Nothing in South Georgia HR44/200


----------



## nativesun (Jun 4, 2007)

I received my update yesterday. I personally have an issue with the size of the font, its very difficult to see. The font is very thin or skinny looking to me. Like all updates it takes a while to get use to it. I did notice they didn't change the size of font on their logos which are bold and stand out. Too bad DTV doesn't give you an option to change the font, like maybe an option of 3 different sized fonts.


----------



## ep1974 (May 22, 2010)

P Smith said:


> ABSOLUTELY not !


Would like to see the channel number/logo in the banner moved back to the top left. Also wish they would remove the darkened area at the bottom when you pause and darkened area at top when you press info. Maybe we'll see more updates in the near future.


----------



## P Smith (Jul 25, 2002)

I think, all the posts here with complains and suggestions must be reposted at ATT forum to get attention of DTV coders/SW Dept head


----------



## hoss713 (Oct 22, 2006)

I received the update yesterday on my HR54, but not on my HR24. My HR24 (old guide) can see the recordings on my HR54 (new guide), but my HR54 (new guide) cannot see the recordings on my HR24 (old guide) using Whole Home. DirecTV support was clueless on the issue.

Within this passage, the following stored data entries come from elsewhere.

$ cat src/rtl/nibble_serial_adder.sv
// Multi-cycle WIDTH-bit adder that reuses one 4-bit ripple stage, LSB nibble first.
// Optional signed-overflow output enabled by defining OVERFLOW_FLAG_EN.
module ripple_carry_adder_4bit (
  input  logic [3:0] a,
  input  logic [3:0] b,
  input  logic       cin,
  output logic [3:0] sum,
  output logic       cout
);
  logic [4:0] c;
  assign c[0] = cin;
  for (genvar i = 0; i < 4; i++) begin : g_fa
    assign sum[i]   = a[i] ^ b[i] ^ c[i];
    assign c[i+1]   = (a[i] & b[i]) | (c[i] & (a[i] ^ b[i]));
  end
  assign cout = c[4];
endmodule

module nibble_serial_adder #(
  parameter int WIDTH = 16
) (
  input  logic             clk,
  input  logic             rst_n,
  input  logic             in_valid,
  output logic             in_ready,
  input  logic [WIDTH-1:0] a,
  input  logic [WIDTH-1:0] b,
  input  logic             cin,
  output logic             out_valid,
  input  logic             out_ready,
  output logic [WIDTH-1:0] sum,
  output logic             cout,
  output logic             busy
`ifdef OVERFLOW_FLAG_EN
  ,
  output logic             ovf
`endif
);
  if ((WIDTH % 4) != 0 || WIDTH < 4) begin : g_bad_width
    $error("nibble_serial_adder: WIDTH must be a multiple of 4 and >= 4");
  end

  localparam int NIB = WIDTH / 4;
  localparam int CW  = (NIB > 1) ? $clog2(NIB) : 1;
  localparam logic [CW-1:0] LAST = CW'(NIB - 1);

  typedef enum logic [1:0] {IDLE, RUN, DONE} state_t;

  state_t           state;
  logic [CW-1:0]    cnt;
  logic             carry;
  logic [WIDTH-1:0] a_reg, b_reg;
  logic [3:0]       na, nb, ns;
  logic             nc;

  assign na = a_reg[cnt*4 +: 4];
  assign nb = b_reg[cnt*4 +: 4];

  ripple_carry_adder_4bit u_rca (
    .a    (na),
    .b    (nb),
    .cin  (carry),
    .sum  (ns),
    .cout (nc)
  );

  always_ff @(posedge clk or negedge rst_n) begin
    if (!rst_n) begin
      state <= IDLE;
      cnt   <= '0;
      carry <= 1'b0;
      a_reg <= '0;
      b_reg <= '0;
      sum   <= '0;
      cout  <= 1'b0;
`ifdef OVERFLOW_FLAG_EN
      ovf   <= 1'b0;
`endif
    end else begin
      case (state)
        IDLE: if (in_valid) begin
          a_reg <= a;
          b_reg <= b;
          carry <= cin;
          cnt   <= '0;
          state <= RUN;
        end
        RUN: begin
          sum[cnt*4 +: 4] <= ns;
          carry           <= nc;
          cnt             <= cnt + 1'b1;
          if (cnt == LAST) begin
            cout  <= nc;
            cnt   <= '0;
`ifdef OVERFLOW_FLAG_EN
            // carry into the MSB is recoverable from the MSB's own sum bit
            ovf   <= (na[3] ^ nb[3] ^ ns[3]) ^ nc;
`endif
            state <= DONE;
          end
        end
        DONE: if (out_ready) state <= IDLE;
        default: state <= IDLE;
      endcase
    end
  end

  assign in_ready  = (state == IDLE);
  assign out_valid = (state == DONE);
  assign busy      = (state != IDLE);
endmodule

$ cat config.mk
export PLATFORM = sky130hd
export DESIGN_NAME = nibble_serial_adder
export DESIGN_NICKNAME = d
export VERILOG_FILES = /design/src/rtl/nibble_serial_adder.sv
export SDC_FILE = /design/constraint.sdc
export NUM_CORES = 1
export LEC_CHECK = 0
export CAP_MARGIN = 25
export CORE_MARGIN = 8
export CORE_UTILIZATION = 60
export CTS_BUF_LIST = sky130_fd_sc_hd__clkbuf_4
export CTS_CLUSTER_DIAMETER = 80
export DETAILED_ROUTE_END_ITERATION = 12
export DONT_BUFFER_PORTS = 1
export PLACE_DENSITY_LB_ADDON = 0.05
export SLEW_MARGIN = 20
export SYNTH_ARGS = -nofsm -noshare
export SYNTH_HDL_FRONTEND = slang
export SYNTH_SLANG_ARGS = --single-unit
$ cat constraint.sdc
create_clock -name clk -period 3.45 [get_ports clk]
set_input_delay 0.345 -clock clk [delete_from_list [all_inputs] [get_ports clk]]
set_output_delay 0.345 -clock clk [all_outputs]
set_load 0.02 [all_outputs]
==> metrics.cfg, run 1 <==
[placement]
io_buffers = 0
dp_cells = 224
gp_congestion = 0.713
place_hpwl_um = 3700

[worst_setup_path]
path_class = register to register
crit_fanout = 4
cp-end-kind = register
worstPathArrival_ns = 3.23
critPathLaunchType = register
crit_required_ns = 3.72

[global_routing]
grt_max_degree = 55
grt_util_all_layers = 0.144
grt_pass1_vias = 1590
overflow = 0
grt_pass1_wl_um = 8090
antenna_found_initial = 0

[timing]
final-max-slew-violation-count = 0
setup_viol = 0
period_needed_ns = 2.96
tightest_slew_ns = 0.510
fin_tns_setup_ns = 0
finalCritPeriodShare = 0.859
rsz0062_at_grt = no
relSlewSlack = 0.660
finalClockSkew_ns = 0.0130
finalHoldViolCount = 0
fmax_mhz = 337

[synthesis]
yosys.cell_types.count = 32
ys_seq_area_frac = 0.501
ys_ff_latch = 54
syn_inst = 180
yosysWarnings = 0
syn_area_per_cell_um2 = 15.0
syn_nets = 227
syn_area_um2 = 2700

[pwr]
power.density_nw_per_um2 = 1090
power_uw = 3050
max-vdd-ir-drop_mv = 0.495
power.leakage_uw = 0.00125

[clocking]
cts_tree = yes
h-tree-depth = 2
clk_latency_ns = 0.36
clkTransAtPathRegs_ns = 0.14
post_cts_buffers = 0
cts_root_buffer = clkbuf_4
cts_sinks = 54
clk_path_buf_depth = 2
cts_buffers = 5

[cells_and_area]
final_common_cell = dfrtp_1
fillers = 334
nets = 228
instances_no_fill = 234
diodes = 0
drive_gt1_frac = 0.352
final_cell_mix = dfrtp_1 (54), mux2_2 (43), inv_1 (11)
area_growth_pct = 4.13

[floorplanning]
core_um2 = 4350
initial_core_util = 0.620
dieArea_um2 = 6900
die_x_um = 83.1
ioPinCount = 57
core.rowCount = 24
die_height_um = 83.1

[hold_path]
hold_path.class = input port to register

[status]
status = finished, final reports clean

[flow_run]
cap_violations = 0

[detailed_routing]
drc = 0
vias = 1461
drtIter0Drc = 34
drt-total-wl_um = 4810
firstDrtPassIters = 4
wire_per_inst_um = 20.6
antenna_left = 0
vias_per_cell = 6.24

## worst max-delay path, cell delays in order, from the launching register on
cell     delay [ns]
dfrtp_1        0.45
mux4_1         0.58
inv_1          0.09
fa_1           0.18
fa_1           0.16
inv_1          0.06
fa_1           0.38
fa_1           0.49
and4b_1        0.23
mux2_2         0.25
## per-layer routing
metal | track usage | share of wire
met1 | 0.157 | 0.38
met2 | 0.243 | 0.53
met3 | 0.0693 | 0.082
met4 | 0.0383 | 0.011
met5 | 0 | 0
## cells by family (layout without fill, tap and decap cells)
kind of cell / Yosys count / after routing / synth area share
AO/OA/AOI/OAI: 10 / 10 / 0.0315
adder cells (fa/ha/maj): 10 / 10 / 0.0575
buffers and inverters: 23 / 25 / 0.0538
flip-flops: 54 / 54 / 0.501
multiplexers: 53 / 53 / 0.260
AND/OR/NAND/NOR: 30 / 30 / 0.0960
## timing repair
action | in CTS | in global routing
endpoints found under the hold margin | 54 | 0
resized for setup | 0 | 0
hold buffers | 2 | 0
## Yosys cell counts (all sizes together)
library cell | count | area share
or2b | 1 | 0.0028
a22o | 2 | 0.0065
mux4 | 8 | 0.072
inv | 11 | 0.015
and4bb | 1 | 0.0046
and3b | 3 | 0.011
a222oi | 1 | 0.0037
a32o | 4 | 0.015
and4b | 2 | 0.0074
nand3b | 2 | 0.0056
nor2 | 2 | 0.0028
o21ai | 1 | 0.0019
buf | 12 | 0.038
ha | 6 | 0.028
o21bai | 1 | 0.0028
a21oi | 1 | 0.0019
nand2b | 2 | 0.0046
nor3b | 2 | 0.012
dfrtp | 54 | 0.50
nor4b | 4 | 0.013
and2 | 2 | 0.0046
nor2b | 4 | 0.0093
nor4bb | 5 | 0.019
mux2 | 45 | 0.19
fa | 4 | 0.030
## path summary, 6_finish.rpt
path / startpoint / end / slack (ns) / cells past startpoint
max: cnt[0] / sum[7] / 0.49 / 9
min: out_ready / state[1] / 0.07 / 1
max reg2reg: cnt[0] / sum[7] / 0.49 / 9
min reg2reg: b_reg[11] / b_reg[11] / 0.52 / 1
max in group asynchronous: rst_n / b_reg[11] / 2.72 / 2
min in group asynchronous: rst_n / sum[5] / 0.48 / 2
## per-stage QoR
stage	worst slack, ns	instance area (µm²)	util	hold WS, ns
5_1_grt	0.337	2810	0.645	0.0606
2_1_floorplan	0.545	2700	-	0.0494
4_1_cts	0.472	2810	0.645	0.0568
6_report	0.485	2810	0.645	0.0730
3_3_place_gp	0.603	2690	0.618	0.0511
3_5_place_dp	0.490	2690	0.618	0.0511
## where the power goes
group / switching [µW] / internal [µW]
sequential: 287 / 920
combinational: 698 / 801
clock: 177 / 170
## area by class of cell
| type | count | area (µm²) | share of cell area |
|---|---|---|---|
| clock inverters | 1 | 30.0 | 0.0107 |
| flip-flops and latches | 54 | 1350 | 0.481 |
| multi-input cells | 103 | 1200 | 0.428 |
| well taps | 52 | 65.1 | 0.0232 |
| clock buffers | 7 | 52.6 | 0.0187 |
| repair buffers | 6 | 67.6 | 0.0241 |
| inverters | 11 | 41.3 | 0.0147 |
(Power assumes the default switching activity.)
==> run 2: changes to the inputs <==
CORE_UTILIZATION = 30   (was 60)
==> metrics.cfg, run 2 (same netlist as run 1, synthesis figures left out) <==
[placement]
place_hpwl_um = 4270  ; +16%
place_area_um2 = 2760  ; +2.6%
gp_congestion = 0.682  ; -4.4%
io_buffers = 0  ; unchanged
dp_cells = 280  ; +25%

[timing]
setup_viol = 0  ; unchanged
finalClockSkew_ns = 0.0119  ; -0.00108 ns
fin_tns_setup_ns = 0  ; unchanged
period_needed_ns = 3.03  ; +0.0704 ns
relSlewSlack = 0.646  ; -0.0136
finalHoldViolCount = 0  ; unchanged
final-max-slew-violation-count = 0  ; unchanged
finalCritPeriodShare = 0.880  ; +0.0204
tightest_slew_ns = 0.529  ; +0.0195 ns
fmax_mhz = 329  ; -2.3%
rsz0062_at_grt = no
whs_ns = 0.0691  ; -0.00385 ns

[worst_setup_path]
cpMaxStageDelayCell = mux4_1
crit_fanout = 5  ; +1
crit_required_ns = 3.71  ; about the same
cp-end-kind = register
path_class = register to register
critPathLaunchType = register
max_stage_delay_ns = 0.59  ; about the same
cp_common_cell = fa_1
critical_path.cell_chain = mux4_1, inv_1, fa_1, fa_1, inv_1, fa_1, fa_1, and4b_1, mux2_2
worstPathArrival_ns = 3.30  ; +0.07 ns

[floorplanning]
die_height_um = 111  ; +33%
dieArea_um2 = 12300  ; +78%
ioPinCount = 57  ; unchanged
core.rowCount = 34  ; +42%
core_um2 = 8720  ; +100%
initial_core_util = 0.309  ; -0.310
die_x_um = 111  ; +33%

[pwr]
seqPwrFrac = 0.385  ; -0.011
power_uw = 3130  ; +2.6%
max-vdd-ir-drop_mv = 0.405  ; -18%
power.density_nw_per_um2 = 1090  ; +0.17%
switching_share = 0.397  ; +0.0166
power_switching_uw = 1240  ; +7.1%
clock_power_share = 0.112  ; -0.002
comb_power_share = 0.502  ; +0.011
power.leakage_uw = 0.00125  ; about the same
internal_power_uw = 1890  ; -0.13%

[clocking]
clk_path_buf_depth = 2  ; unchanged
clkTransAtPathRegs_ns = 0.16  ; +0.02 ns
cts_sinks = 54  ; unchanged
clk_latency_ns = 0.36  ; about the same
h-tree-depth = 2  ; unchanged
post_cts_buffers = 0  ; unchanged
cts_buffers = 5  ; unchanged
cts_tree = yes
cts_root_buffer = clkbuf_4

[cells_and_area]
instances_no_fill = 290  ; +24%
multiInputGateArea_um2 = 1200  ; unchanged
final_cell_mix = dfrtp_1 (54), mux2_2 (43), inv_1 (11)
nets = 228  ; unchanged
seq_area_um2 = 1350  ; unchanged
drive_gt1_frac = 0.352  ; unchanged
diodes = 0  ; unchanged
fin_area_um2 = 2880  ; +2.5%
area_growth_pct = 6.68
final_common_cell = dfrtp_1
fillers = 855  ; +160%

[detailed_routing]
drc = 0  ; unchanged
antenna_left = 0  ; unchanged
wire_per_inst_um = 19.4  ; -5.7%
drtIter0Drc = 53  ; +56%
drt-total-wl_um = 5620  ; +17%
firstDrtPassIters = 4  ; unchanged
vias = 1451  ; -0.68%
vias_per_cell = 5.00  ; -20%

[status]
status = finished, final reports clean

[global_routing]
grt_util_all_layers = 0.0944  ; -0.0492
grt_pass1_vias = 1609  ; +1.2%
antenna_found_initial = 0  ; unchanged
grt_max_degree = 55  ; unchanged
overflow = 0  ; unchanged
grt_pass1_wl_um = 9230  ; +14%

[flow_run]
cap_violations = 0  ; unchanged

[hold_path]
hold_path.class = input port to register

==> run 2: metrics by stage <==
stage | worst slack [ns] | utilization
floorplan | 0.545 | -
global placement | 0.488 | 0.316
detailed placement | 0.412 | 0.316
CTS | 0.361 | 0.330
global route | 0.269 | 0.330
finish | 0.415 | 0.330
==> run 2: layout make-up <==
class,count,area share
tap,108,0.0470
multi-input combinational,103,0.417
clock inverter,3,0.0152
timing repair buffer,6,0.0235
clock buffer,5,0.0130
sequential,54,0.470
inverter,11,0.0143
==> run 2: what timing repair did <==
item | in CTS | in global routing
hold endpoints to repair | 54 | 0
hold buffers | 2 | 0
gates resized for setup | 0 | 0
==> run 2: metal layers <==
metal	track usage	vias to the layer above	part of all wire
li1	-	657	-
met1	0.105	761	0.39
met2	0.160	31	0.52
met3	0.0422	2	0.080
met4	0.0243	0	0.0055
met5	0	-	0
==> run 2: power by group through the flow <==
stage               sequential [µW]  clock [µW]  combinational [µW]
floorplan                      1130           0                1290
CTS                            1220         379                1630
global placement               1240           0                1570
global route                   1260         408                1730
detailed placement             1240           0                1610
finish                         1210         352                1570
==> run 2: final timing paths <==
path	startpoint	end	slack, ns	depth (start not counted)
worst max-delay path	cnt[0]	sum[7]	0.42	9
worst min-delay path	out_ready	state[1]	0.07	1
worst max register to register	cnt[0]	sum[7]	0.42	9
worst min register to register	b_reg[13]	b_reg[13]	0.52	1
max in group asynchronous	rst_n	b_reg[3]	2.73	2
min in group asynchronous	rst_n	sum[10]	0.47	2
==> run 2: worst max-delay path: cells and delay by family, from the launching register on <==
kind	cells	cell delay, ns
fa+ha+maj	4	1.23
mux	2	0.84
flops	1	0.50
simple gates	1	0.22
buf+inv	2	0.15
==> run 3: changes to the inputs <==
RECOVER_POWER = 100   (was unset)
==> metrics.cfg, run 3 (same netlist as run 1, synthesis figures left out) <==
[status]
status = complete, but fails checks
violations = max-capacitance violations, max-slew violations

[floorplanning]
core_um2 = 8720  ; unchanged
initial_core_util = 0.309  ; unchanged
dieArea_um2 = 12300  ; unchanged
die_height_um = 111  ; unchanged
ioPinCount = 57  ; unchanged
core.rowCount = 34  ; unchanged
die_x_um = 111  ; unchanged

[pwr]
power.leakage_uw = 0.00124  ; -0.41%
max-vdd-ir-drop_mv = 0.405  ; +0.15%
power.density_nw_per_um2 = 1100  ; +0.83%

[timing]
layout_setup_ws_ns = 0.413  ; -0.00245 ns
fmax_mhz = 329  ; about the same
period_needed_ns = 3.04  ; +0.00245 ns
fin_tns_setup_ns = 0  ; unchanged
final-max-slew-violation-count = 88  ; +88
relSlewSlack = -0.548  ; -1.19
rsz0062_at_grt = no
tightest_slew_ns = 2.32  ; +1.79 ns
whs_ns = 0.0688  ; -0.000316 ns
finalHoldViolCount = 0  ; unchanged
finalClockSkew_ns = 0.0119  ; -0.0000190 ns
setup_viol = 0  ; unchanged
finalCritPeriodShare = 0.880  ; about the same

[clocking]
post_cts_resized = 0  ; unchanged
clk_latency_ns = 0.36  ; about the same
cts_tree = yes
clkTransAtPathRegs_ns = 0.16  ; about the same
cts_sinks = 54  ; unchanged
cts_buffers = 5  ; unchanged
post_cts_buffers = 0  ; unchanged
h-tree-depth = 2  ; unchanged
cts_root_buffer = clkbuf_4
cts_hold_buf = 2  ; unchanged
clk_path_buf_depth = 2  ; unchanged

[hold_path]
hold_path.class = input port to register
hold_path_end = state[1]
holdPathStages = 1  ; unchanged
hp-start = out_ready

[cells_and_area]
final_common_cell = dfrtp_1
diodes = 0  ; unchanged
seq_area_um2 = 1350  ; unchanged
fin_util = 0.327  ; -0.00273
fillers = 860  ; +0.58%
drive_gt1_frac = 0.324  ; -0.0275
area_growth_pct = 5.80
nets = 228  ; unchanged
final_cell_mix = dfrtp_1 (54), mux2_2 (41), inv_1 (11)
multiInputGateArea_um2 = 1200  ; -0.42%
fin_area_um2 = 2850  ; -0.83%

[placement]
place_area_um2 = 2760  ; unchanged
place_hpwl_um = 4270  ; unchanged
gp_congestion = 0.682  ; unchanged
dp_slack_ns = 0.412  ; unchanged
io_buffers = 0  ; unchanged

[detailed_routing]
antenna_left = 0  ; unchanged
drc = 0  ; unchanged
vias_per_cell = 5.04  ; +0.83%
drtIter0Drc = 54  ; +1.9%
firstDrtPassIters = 4  ; unchanged
vias = 1463  ; +0.83%
wire_per_inst_um = 19.4  ; +0.14%
drt-total-wl_um = 5630  ; +0.14%

[worst_setup_path]
critPathLaunchType = register
cp-end-kind = register
worstSetupStartpoint = cnt[0]
worstPathArrival_ns = 3.30  ; about the same
timing.rr.start = cnt[0]
ff2ff_setup_slack_ns = 0.41  ; about the same
worstRegToRegCells = 9  ; unchanged
r2r-end = sum[7]
crit_fanout = 5  ; unchanged
path_class = register to register
crit_required_ns = 3.71  ; about the same

[global_routing]
grt_pass1_vias = 1609  ; unchanged
grt_pass1_wl_um = 9230  ; unchanged
grt_max_degree = 55  ; unchanged
grt_util_all_layers = 0.0944  ; unchanged
overflow = 0  ; unchanged
antenna_found_initial = 0  ; unchanged

[flow_run]
cap_violations = 2  ; +2

-- run 3: changes by cell type in the layout (fill, tap and decap cells not counted), sizes merged --
cell	delta
buf	-2
clkbuf	+1
dlymetal6s4s	+1
-- run 3: layer usage --
metal / wire length [µm] / GRT usage / vias up
met5: 0 / 0 / -
li1: - / - / 660
met2: 2930 / 0.160 / 33
met3: 446 / 0.0422 / 2
met1: 2220 / 0.105 / 768
met4: 31 / 0.0243 / 0
-- run 3: critical path, cell delays in order, from the launching register on --
cell	delay, ns
dfrtp_1	0.50
mux4_1	0.59
inv_1	0.10
fa_1	0.19
fa_1	0.16
inv_1	0.05
fa_1	0.38
fa_1	0.50
and4b_1	0.22
mux2_2	0.25
-- run 3: per-stage QoR --
step	power (µW)	cells
6_report	3130	290
5_1_grt	3400	290
4_1_cts	3230	290
3_5_place_dp	2850	280
3_3_place_gp	2820	280
2_1_floorplan	2420	180
-- run 3: how the worst max path moves through the flow --
stage	end	slack, ns	cells after the start
2_1_floorplan	sum[7]	0.54	10
6_report	sum[7]	0.41	9
3_3_place_gp	sum[7]	0.49	9
3_5_place_dp	sum[7]	0.41	9
5_1_grt	b_reg[13]	0.20	2
4_1_cts	sum[7]	0.36	9
-- run 3: area by class of cell --
cell class	instances	area share
clock buffers	5	0.0132
multi-input cells	103	0.419
inverters	11	0.0145
clock inverters	3	0.0153
well taps	108	0.0473
flip-flops and latches	54	0.473
repair buffers	6	0.0171
-- run 3: power breakdown --
part	leakage, µW	internal (µW)	total, µW	switching, µW
Clock	0.0000456	154	353	198
Combinational	0.000530	810	1570	764
Sequential	0.000668	919	1210	287
Total	0.00124	1880	3130	1250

Edit: The Mini Genie client can now see the recordings on the HR24. But the HR54 Genie server cannot (even though I've selected to view all playlists).

-Lorne


----------



## hoss713 (Oct 22, 2006)

P Smith said:


> I think, all the posts here with complains and suggestions must be reposted at ATT forum to get attention of DTV coders/SW Dept head


Do you have a URL for the ATT forum site?


----------



## inkahauts (Nov 13, 2006)

hoss713 said:


> I received the update yesterday on my HR54, but not on my HR24. My HR24 (old guide) can see the recordings on my HR54 (new guide), but my HR54 (new guide) cannot see the recordings on my HR24 (old guide) using Whole Home. DirecTV support was clueless on the issue.
> 
> There is not an option on the new guide to filter by playlist (local vs all) as there was on the old guide.
> 
> ...


There is an option that filter just as before. But it's been moved. In the playlist go to manager recordings and then it's the very last item in that list...


----------



## P Smith (Jul 25, 2002)

hoss713 said:


> Do you have a URL for the ATT forum site?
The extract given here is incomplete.